**WHAT IS REQUIRED:**
For every entry, output the exact wording.

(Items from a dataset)
---

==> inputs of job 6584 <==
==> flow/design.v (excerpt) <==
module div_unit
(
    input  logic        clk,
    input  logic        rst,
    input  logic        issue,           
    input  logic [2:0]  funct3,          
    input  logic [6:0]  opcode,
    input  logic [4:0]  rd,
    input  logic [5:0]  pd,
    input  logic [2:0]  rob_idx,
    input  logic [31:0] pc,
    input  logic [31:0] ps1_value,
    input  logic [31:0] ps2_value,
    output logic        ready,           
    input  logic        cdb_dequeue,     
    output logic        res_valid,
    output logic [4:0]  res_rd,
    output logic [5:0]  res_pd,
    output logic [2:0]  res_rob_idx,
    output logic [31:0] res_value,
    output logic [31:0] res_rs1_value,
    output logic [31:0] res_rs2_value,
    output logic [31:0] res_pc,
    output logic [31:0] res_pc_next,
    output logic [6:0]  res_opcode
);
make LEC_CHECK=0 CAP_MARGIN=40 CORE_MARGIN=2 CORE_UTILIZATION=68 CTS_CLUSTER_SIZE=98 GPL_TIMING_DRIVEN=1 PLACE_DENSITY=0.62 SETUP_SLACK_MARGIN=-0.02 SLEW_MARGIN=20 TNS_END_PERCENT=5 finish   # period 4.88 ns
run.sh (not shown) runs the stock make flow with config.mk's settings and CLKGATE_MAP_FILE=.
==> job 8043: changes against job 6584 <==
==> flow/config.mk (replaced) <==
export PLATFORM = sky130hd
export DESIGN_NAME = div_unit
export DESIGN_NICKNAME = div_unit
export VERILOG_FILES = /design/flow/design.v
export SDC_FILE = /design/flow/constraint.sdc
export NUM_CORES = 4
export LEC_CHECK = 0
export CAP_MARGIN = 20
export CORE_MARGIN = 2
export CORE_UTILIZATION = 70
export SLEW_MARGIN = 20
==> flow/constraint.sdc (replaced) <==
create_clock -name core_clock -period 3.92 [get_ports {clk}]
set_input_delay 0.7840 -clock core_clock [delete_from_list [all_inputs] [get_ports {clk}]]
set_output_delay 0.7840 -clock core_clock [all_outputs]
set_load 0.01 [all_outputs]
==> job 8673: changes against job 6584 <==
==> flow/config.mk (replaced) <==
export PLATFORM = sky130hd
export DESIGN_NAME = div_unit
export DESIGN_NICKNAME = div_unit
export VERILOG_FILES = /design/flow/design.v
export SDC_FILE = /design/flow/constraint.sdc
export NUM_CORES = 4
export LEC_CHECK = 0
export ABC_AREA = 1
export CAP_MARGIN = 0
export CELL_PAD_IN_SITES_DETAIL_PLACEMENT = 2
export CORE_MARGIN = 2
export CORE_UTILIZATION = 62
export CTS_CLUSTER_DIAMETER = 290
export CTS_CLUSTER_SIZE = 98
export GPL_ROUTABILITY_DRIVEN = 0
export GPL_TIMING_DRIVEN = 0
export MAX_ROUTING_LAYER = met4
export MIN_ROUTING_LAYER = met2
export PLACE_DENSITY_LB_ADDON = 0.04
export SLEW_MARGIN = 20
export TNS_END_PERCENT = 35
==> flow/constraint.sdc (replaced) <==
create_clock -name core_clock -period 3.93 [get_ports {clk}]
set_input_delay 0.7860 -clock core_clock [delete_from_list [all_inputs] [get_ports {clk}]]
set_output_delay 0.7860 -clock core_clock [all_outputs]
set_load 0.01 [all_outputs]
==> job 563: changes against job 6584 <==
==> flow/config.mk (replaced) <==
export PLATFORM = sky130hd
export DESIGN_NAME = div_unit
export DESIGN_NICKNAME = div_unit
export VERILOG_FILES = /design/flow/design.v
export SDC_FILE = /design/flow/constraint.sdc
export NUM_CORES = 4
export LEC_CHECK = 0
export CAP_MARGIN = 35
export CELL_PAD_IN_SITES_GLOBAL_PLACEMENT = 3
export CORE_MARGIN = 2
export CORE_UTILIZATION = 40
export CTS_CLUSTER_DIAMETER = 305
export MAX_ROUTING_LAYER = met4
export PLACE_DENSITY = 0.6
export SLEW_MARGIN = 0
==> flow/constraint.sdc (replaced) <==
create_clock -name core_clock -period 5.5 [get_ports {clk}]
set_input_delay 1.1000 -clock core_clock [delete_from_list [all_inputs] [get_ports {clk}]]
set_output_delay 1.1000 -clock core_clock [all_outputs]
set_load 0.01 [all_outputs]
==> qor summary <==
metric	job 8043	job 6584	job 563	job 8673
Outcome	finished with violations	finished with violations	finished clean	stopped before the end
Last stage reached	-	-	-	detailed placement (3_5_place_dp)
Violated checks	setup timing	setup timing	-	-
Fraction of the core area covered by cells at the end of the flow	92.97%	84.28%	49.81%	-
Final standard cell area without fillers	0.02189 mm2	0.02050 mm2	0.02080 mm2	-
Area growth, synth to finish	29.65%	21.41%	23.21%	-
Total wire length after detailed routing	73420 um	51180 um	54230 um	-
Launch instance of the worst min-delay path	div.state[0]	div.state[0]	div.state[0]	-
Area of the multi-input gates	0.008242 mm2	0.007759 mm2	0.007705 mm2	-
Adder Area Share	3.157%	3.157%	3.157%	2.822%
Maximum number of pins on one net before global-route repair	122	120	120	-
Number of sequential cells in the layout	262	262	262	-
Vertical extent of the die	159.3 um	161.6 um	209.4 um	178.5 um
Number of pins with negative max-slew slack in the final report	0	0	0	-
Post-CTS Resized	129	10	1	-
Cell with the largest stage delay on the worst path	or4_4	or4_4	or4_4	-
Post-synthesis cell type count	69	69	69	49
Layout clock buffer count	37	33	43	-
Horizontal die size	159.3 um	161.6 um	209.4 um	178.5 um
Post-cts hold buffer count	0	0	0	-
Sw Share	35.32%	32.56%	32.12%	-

---

**SOLUTION TO THIS TASK:**
==> inputs of job 6584 <==
==> flow/design.v (excerpt) <==
module div_unit
(
    input  logic        clk,
    input  logic        rst,
    input  logic        issue,           
    input  logic [2:0]  funct3,          
    input  logic [6:0]  opcode,
    input  logic [4:0]  rd,
    input  logic [5:0]  pd,
    input  logic [2:0]  rob_idx,
    input  logic [31:0] pc,
    input  logic [31:0] ps1_value,
    input  logic [31:0] ps2_value,
    output logic        ready,           
    input  logic        cdb_dequeue,     
    output logic        res_valid,
    output logic [4:0]  res_rd,
    output logic [5:0]  res_pd,
    output logic [2:0]  res_rob_idx,
    output logic [31:0] res_value,
    output logic [31:0] res_rs1_value,
    output logic [31:0] res_rs2_value,
    output logic [31:0] res_pc,
    output logic [31:0] res_pc_next,
    output logic [6:0]  res_opcode
);
make LEC_CHECK=0 CAP_MARGIN=40 CORE_MARGIN=2 CORE_UTILIZATION=68 CTS_CLUSTER_SIZE=98 GPL_TIMING_DRIVEN=1 PLACE_DENSITY=0.62 SETUP_SLACK_MARGIN=-0.02 SLEW_MARGIN=20 TNS_END_PERCENT=5 finish   # period 4.88 ns
run.sh (not shown) runs the stock make flow with config.mk's settings and CLKGATE_MAP_FILE=.
==> job 8043: changes against job 6584 <==
==> flow/config.mk (replaced) <==
export PLATFORM = sky130hd
export DESIGN_NAME = div_unit
export DESIGN_NICKNAME = div_unit
export VERILOG_FILES = /design/flow/design.v
export SDC_FILE = /design/flow/constraint.sdc
export NUM_CORES = 4
export LEC_CHECK = 0
export CAP_MARGIN = 20
export CORE_MARGIN = 2
export CORE_UTILIZATION = 70
export SLEW_MARGIN = 20
==> flow/constraint.sdc (replaced) <==
create_clock -name core_clock -period 3.92 [get_ports {clk}]
set_input_delay 0.7840 -clock core_clock [delete_from_list [all_inputs] [get_ports {clk}]]
set_output_delay 0.7840 -clock core_clock [all_outputs]
set_load 0.01 [all_outputs]
==> job 8673: changes against job 6584 <==
==> flow/config.mk (replaced) <==
export PLATFORM = sky130hd
export DESIGN_NAME = div_unit
export DESIGN_NICKNAME = div_unit
export VERILOG_FILES = /design/flow/design.v
export SDC_FILE = /design/flow/constraint.sdc
export NUM_CORES = 4
export LEC_CHECK = 0
export ABC_AREA = 1
export CAP_MARGIN = 0
export CELL_PAD_IN_SITES_DETAIL_PLACEMENT = 2
export CORE_MARGIN = 2
export CORE_UTILIZATION = 62
export CTS_CLUSTER_DIAMETER = 290
export CTS_CLUSTER_SIZE = 98
export GPL_ROUTABILITY_DRIVEN = 0
export GPL_TIMING_DRIVEN = 0
export MAX_ROUTING_LAYER = met4
export MIN_ROUTING_LAYER = met2
export PLACE_DENSITY_LB_ADDON = 0.04
export SLEW_MARGIN = 20
export TNS_END_PERCENT = 35
==> flow/constraint.sdc (replaced) <==
create_clock -name core_clock -period 3.93 [get_ports {clk}]
set_input_delay 0.7860 -clock core_clock [delete_from_list [all_inputs] [get_ports {clk}]]
set_output_delay 0.7860 -clock core_clock [all_outputs]
set_load 0.01 [all_outputs]
==> job 563: changes against job 6584 <==
==> flow/config.mk (replaced) <==
export PLATFORM = sky130hd
export DESIGN_NAME = div_unit
export DESIGN_NICKNAME = div_unit
export VERILOG_FILES = /design/flow/design.v
export SDC_FILE = /design/flow/constraint.sdc
export NUM_CORES = 4
export LEC_CHECK = 0
export CAP_MARGIN = 35
export CELL_PAD_IN_SITES_GLOBAL_PLACEMENT = 3
export CORE_MARGIN = 2
export CORE_UTILIZATION = 40
export CTS_CLUSTER_DIAMETER = 305
export MAX_ROUTING_LAYER = met4
export PLACE_DENSITY = 0.6
export SLEW_MARGIN = 0
==> flow/constraint.sdc (replaced) <==
create_clock -name core_clock -period 5.5 [get_ports {clk}]
set_input_delay 1.1000 -clock core_clock [delete_from_list [all_inputs] [get_ports {clk}]]
set_output_delay 1.1000 -clock core_clock [all_outputs]
set_load 0.01 [all_outputs]
==> qor summary <==
metric	job 8043	job 6584	job 563	job 8673
Outcome	finished with violations	finished with violations	finished clean	stopped before the end
Last stage reached	-	-	-	detailed placement (3_5_place_dp)
Violated checks	setup timing	setup timing	-	-
Fraction of the core area covered by cells at the end of the flow	92.97%	84.28%	49.81%	-
Final standard cell area without fillers	0.02189 mm2	0.02050 mm2	0.02080 mm2	-
Area growth, synth to finish	29.65%	21.41%	23.21%	-
Total wire length after detailed routing	73420 um	51180 um	54230 um	-
Launch instance of the worst min-delay path	div.state[0]	div.state[0]	div.state[0]	-
Area of the multi-input gates	0.008242 mm2	0.007759 mm2	0.007705 mm2	-
Adder Area Share	3.157%	3.157%	3.157%	2.822%
Maximum number of pins on one net before global-route repair	122	120	120	-
Number of sequential cells in the layout	262	262	262	-
Vertical extent of the die	159.3 um	161.6 um	209.4 um	178.5 um
Number of pins with negative max-slew slack in the final report	0	0	0	-
Post-CTS Resized	129	10	1	-
Cell with the largest stage delay on the worst path	or4_4	or4_4	or4_4	-
Post-synthesis cell type count	69	69	69	49
Layout clock buffer count	37	33	43	-
Horizontal die size	159.3 um	161.6 um	209.4 um	178.5 um
Post-cts hold buffer count	0	0	0	-
Sw Share	35.32%	32.56%	32.12%	-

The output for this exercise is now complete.